### TRY IT
Scan the material below for the string "reports", and copy every line where it shows up.

[EXERCISE INPUTS — start]

==> config.mk <==
export PLATFORM = sky130hd
export DESIGN_NAME = Multi_8CH32
export DESIGN_NICKNAME = Multi_8CH32
export VERILOG_FILES = /design/flow/design.v
export SDC_FILE = /design/flow/constraint.sdc
export NUM_CORES = 4
export LEC_CHECK = 1
export CORE_AREA = 10 10 190 190
export DIE_AREA = 0 0 200 200
==> constraint.sdc <==
current_design Multi_8CH32

set clk_period 6.3
set clk_io_pct 0.2

create_clock -name clk0 -period $clk_period [get_ports {clk}]

set non_clock_inputs [all_inputs -no_clocks]
set_input_delay [expr $clk_period * $clk_io_pct] -clock clk0 $non_clock_inputs
set_output_delay [expr $clk_period * $clk_io_pct] -clock clk0 [all_outputs]
==> design.v <==
module MUX8T1_32(
	input wire [2:0] s,
	input wire [31:0] I0,
	input wire [31:0] I1,
	input wire [31:0] I2,
	input wire [31:0] I3,
	input wire [31:0] I4,
	input wire [31:0] I5,
	input wire [31:0] I6,
	input wire [31:0] I7,
	output reg [31:0] o
);
	always @ (*) begin
		case(s)
			3'b000:  o <= I0;
			3'b001:  o <= I1;
			3'b010:  o <= I2;
			3'b011:  o <= I3;
			3'b100:  o <= I4;
			3'b101:  o <= I5;
			3'b110:  o <= I6;
			3'b111:  o <= I7;
		endcase
	end
endmodule
module MUX8T1_8(
	input wire [2:0] s,
	input wire [7:0] I0,
	input wire [7:0] I1,
	input wire [7:0] I2,
	input wire [7:0] I3,
	input wire [7:0] I4,
	input wire [7:0] I5,
	input wire [7:0] I6,
	input wire [7:0] I7,
	output reg [7:0] o
);
	always @ (*) begin
		case(s)
			3'b000:  o <= I0;
			3'b001:  o <= I1;
			3'b010:  o <= I2;
			3'b011:  o <= I3;
			3'b100:  o <= I4;
			3'b101:  o <= I5;
			3'b110:  o <= I6;
			3'b111:  o <= I7;
		endcase
	end
endmodule
module Multi_8CH32(
	input wire clk,
	input wire rst,
	input wire EN,
	input wire [2:0] Test,
	input wire [63:0] point_in,
	input wire [63:0] LES,
	input wire [31:0] Data0,
	input wire [31:0] data1,
	input wire [31:0] data2,
	input wire [31:0] data3,
	input wire [31:0] data4,
	input wire [31:0] data5,
	input wire [31:0] data6,
	input wire [31:0] data7,
	output wire [7:0] point_out,
	output wire [7:0] LE_out,
	output wire [31:0] Disp_num
);
	reg [31:0] disp_data = 32'hAA55_55AA;
	reg [7:0] cpu_LE = 8'b1111_1111;
	reg [7:0] cpu_point = 4'b0000_0000;
	always @ (posedge clk) begin
		if(EN) begin
			disp_data 	<= Data0;
			cpu_LE 		<= LES[7:0];
			cpu_point	<= point_in[7:0];
		end else begin
			disp_data	<= disp_data;
			cpu_LE		<= cpu_LE;
			cpu_point	<= cpu_point;
		end
	end
	MUX8T1_32 MUX1_DispData(
		.I0(disp_data),
		.I1(data1),
		.I2(data2),
		.I3(data3),
		.I4(data4),
		.I5(data5),
		.I6(data6),
		.I7(data7),
		.s(Test),
		.o(Disp_num)
	);
	MUX8T1_8 MUX2_LE(
		.I0(cpu_LE),
		.I1(LES[15:8]),
		.I2(LES[23:16]),
		.I3(LES[31:24]),
		.I4(LES[39:32]),
		.I5(LES[47:40]),
		.I6(LES[55:48]),
		.I7(LES[63:56]),
		.s(Test),
		.o(LE_out)
	);
	MUX8T1_8 MUX3_Point(
		.I0(cpu_point),
		.I1(point_in[15:8]),
		.I2(point_in[23:16]),
		.I3(point_in[31:24]),
		.I4(point_in[39:32]),
		.I5(point_in[47:40]),
		.I6(point_in[55:48]),
		.I7(point_in[63:56]),
		.s(Test),
		.o(point_out)
	);
endmodule
==> run.sh <==
#!/bin/bash
# OpenROAD 26Q1-2900-gdf79404cd8, Yosys 0.63+post, stock flow scripts
make -C /OpenROAD-flow-scripts/flow DESIGN_CONFIG=/design/flow/config.mk WORK_HOME=/design/flow/orfs finish
==> summary.txt <==
Flow results.

- TritonRoute output was used to compute an average wire per cell of 21.3 microns.
- OpenROAD emitted warnings numbering 26.
- On the worst setup and hold paths after CTS, the clock-pin slew comes to 80 ps.
- Once iteration 0 of detailed routing completed, the report listed 113 DRC markers.
- The clock period minus worst slack is 5020 ps.
- For this run, the chip area from Yosys synthesis comes to 0.00449 sq mm.
- The fraction of power consumed by combinational cells is 44.7%.
- For the worst setup path, the data required time is 5040 ps.
- The setup total negative slack is 0 ps.
- The die extent in x is 200 microns.
- Looking at the critical path, the highest net fanout was 38.
- The type of the worst min-delay path is input pin to register.
- Detailed routing inserted a total of 5526 vias.
- The detail route stage leaves a number of antenna-violating nets equal to 0.
- Among all stages on the critical path, the maximum delay recorded is 580 ps.
- The buffering stage count on the worst path with inverters included is 3.
- The highest achievable clock rate is 199 MHz.
- The synthesis warning total is 3.
- The H-tree level count is 2.
- The final timing summary puts the cycle share of the worst path at 79.7%.
- Among the stages of the critical path, the cell type that occurs most often is sky130_fd_sc_hd__buf_4.
- The power density over the cells is 129 mW/mm^2.
- Setup repair after global routing left no endpoint under its margin.
- The number of filler instances in the final layout is 3367.
- The wire length of the first global-routing pass is 39100 microns.
- The area of all placed cells without fillers is 0.00938 sq mm.
- The fraction of the core area occupied by cells at floorplan is 14.1%.
- The iteration count recorded for the first detailed-route pass is 6.
- The proportion of layout cells with a drive suffix above 1 is 2.75%.
- The post-synthesis average cell area is 9.57 sq um.
- The number of distinct library cells after synthesis is 22.
- Ranking logic cells in the layout by count gives the top entries 432 x sky130_fd_sc_hd__clkdlybuf4s50_1, 127 x sky130_fd_sc_hd__mux2i_1, 58 x sky130_fd_sc_hd__nor2_1, 48 x sky130_fd_sc_hd__edfxtp_1, 40 x sky130_fd_sc_hd__a211oi_1.
- The net switching power is 0.322 mW.
- In this run the worst setup path terminates at Disp_num[25].
- The placement stage leaves a total instance area of 0.00923 sq mm.
- In this run the maximum-capacitance check reported violations numbering 0.
- The root buffer cell chosen for the clock tree is sky130_fd_sc_hd__clkbuf_16.
- For this run, the detailed router reports a per-instance via density of 4.21.
- The worst setup path is launched from an input pin.
- The number of instances resized during post-cts repair is 0.
- Synthesis produced a netlist whose cell count is 469.
- The sequential cell fraction of total power is 32.0%.
- The category of the most critical setup path is input pin to output port.
- Counting along the longest clock path gives a buffer depth of 2.
- The cell count in the Yosys report is 469.
- For reference, the final report shows the hold violation count at 0.
- RePlAce ended its routability-driven mode at a weighted congestion of 0.875.
- TritonCTS built the clock tree.
- The number of synthesized flops with an enable pin is 48.
- The launching element of the worst setup path is Test[1].
- Pin placement for this block handled 438 I/O pins.
- Entering global routing, the biggest net connects 68 pins.
- The arrival time reported for the critical path endpoint is 3760 ps.
- The final timing report counts setup violations totalling 0.
- The analysis attributes to cell leakage a power of 3.54 nW.
- Clock tree synthesis inserted a total of 5 buffers.
- The initial antenna violation count is 5.
- The top logic cell by instance count in the layout is sky130_fd_sc_hd__clkdlybuf4s50_1.
- The mapped cell area is 0.00449 sq mm.
- Detailed placement ended at an HPWL of 22600 microns.
- The number of global-route vias before repair is 6084.
- The layout overhead on the synthesized area is 109%.
- The overall routed net length is 28000 microns.
- The post-CTS setup-driven buffer insertion count is 0.
- Of the synthesized area, sequential elements account for 32.1%.
- According to the floorplan report, the die height is 200 microns.
- The area of the core region is 0.0318 sq mm.
- The transition time recorded at the tightest slew-check pin is 842 ps.
- The worst setup path is captured at an output port.
- The global-route usage over all layers is 13.3%.
- Per the placement report, the placed cell count is 1301.
- The number of buffers added on ports is 436.
- The number of buffers inserted by hold repair at cts is 0.
- The kind of cell adding the most delay to the critical path is buffers and inverters.
- Traced cell by cell, the critical path runs through buf_4 -> nand2b_2 -> buf_4 -> nor2_1 -> a211oi_1 -> o22a_1 -> clkdlybuf4s50_1.
- The library cell contributing the largest single delay on the critical path is sky130_fd_sc_hd__nand2b_2.
- The clock sink count is 48.
- The final number of max-transition violations is 0.
- The commonest register cell is sky130_fd_sc_hd__edfxtp_1.
- The final standard cell count with taps included and fillers excluded is 1312.
- The cell count of the worst hold path is 1.
- For this run the aggregate overflow at the end of global routing stands at 0.
- Looking at the power breakdown, the clock network takes 23.4% of the total.
- The proportion of total power due to net switching is 26.6%.
- After floorplanning, the core was divided into 65 placement rows.
- In the power breakdown, the internal column shows 0.886 mW.
- The slew check shows that the tightest pin keeps a relative margin of 43.6%.
- The worst supply voltage drop on vdd is 0.0000961 V.
- For this run, design rule violations remaining after detail routing come to 0.
- After floorplanning, the die was sized to cover 0.0400 sq mm.
- The async set-reset flop share out of synthesis is 0%.
- The flow ran to the end, and the final reports show no timing, DRC or antenna violations.
- The flip-flop and latch count after synthesis is 48.
- The critical path crosses 7 cells after its start point.
per-stage QoR:
| step | power [mW] | setup slack, ps | util, % | hold slack, ps |
|---|---|---|---|---|
| finish | 1.21 | 1280 | 29.5 | 1500 |
| global route | 1.28 | 1040 | 29.5 | 1490 |
| CTS | 1.24 | 1210 | 29.5 | 1490 |
| detailed placement | 0.938 | 1220 | 29.0 | 1820 |
| global placement | 0.936 | 1250 | 29.0 | 1820 |
| floorplan | 0.556 | 2780 | - | 1360 |
worst min path at each step:
| stage | from | end | slack (ps) |
|---|---|---|---|
| after global routing | Data0[5] | disp_data[5] | 1490 |
| after CTS | Data0[4] | disp_data[4] | 1490 |
| final | Data0[4] | disp_data[4] | 1500 |
routing by layer:
metal / track usage [%] / up-vias / routed length [microns]
met5: 0 / - / 26
met4: 2.86 / 4 / 612
met3: 5.56 / 32 / 3520
met2: 22.2 / 328 / 13100
met1: 15.6 / 2500 / 10700
li1: - / 2662 / -
layout make-up:
cell class                 count  area, sq um  share of cell area (%)
timing repair buffer         445         4450                    47.4
multi-input combinational    365         2770                    29.5
sequential                    48         1440                    15.4
tap                          435          544                    5.80
clock buffer                   5          125                    1.33
inverter                       8         30.0                   0.320
clock inverter                 3         13.8                   0.147
antenna                        3         7.51                  0.0801
sequential cells by signal (all words and copies together), names as in the netlist:
signal     flops
disp_data     32
cpu_LE         8
cpu_point      8
kinds of logic after synthesis:
family | after synthesis | share of synthesized area (%)
mux | 127 | 28.3
buf+inv | 56 | 6.44
simple gates | 78 | 7.41
compound gates | 160 | 25.7
flops | 48 | 32.1
synth_stat cells (10+ instances only):
cell type | number | share of area (%)
sky130_fd_sc_hd__nand2b_1 | 10 | 1.4
sky130_fd_sc_hd__edfxtp_1 | 48 | 32
sky130_fd_sc_hd__buf_4 | 13 | 2.2
sky130_fd_sc_hd__mux2i_1 | 127 | 28
sky130_fd_sc_hd__nor2_1 | 58 | 4.8
sky130_fd_sc_hd__buf_2 | 12 | 1.3
sky130_fd_sc_hd__clkbuf_1 | 19 | 1.6
sky130_fd_sc_hd__o22a_1 | 39 | 7.6
sky130_fd_sc_hd__a211oi_1 | 40 | 6.7
sky130_fd_sc_hd__a21oi_1 | 25 | 2.8
sky130_fd_sc_hd__o22ai_1 | 39 | 5.4
power by group through the flow:
stage                 Sequential (mW)  Clock [mW]  Combinational, mW
after CTS                       0.387       0.304              0.547
after global routing            0.389       0.312              0.581
final                           0.386       0.282              0.539
Power and IR drop assume default switching activity.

[EXERCISE INPUTS — finish]

### EXERCISE SOLUTION
- For this run, the detailed router reports a per-instance via density of 4.21.
- The flow ran to the end, and the final reports show no timing, DRC or antenna violations.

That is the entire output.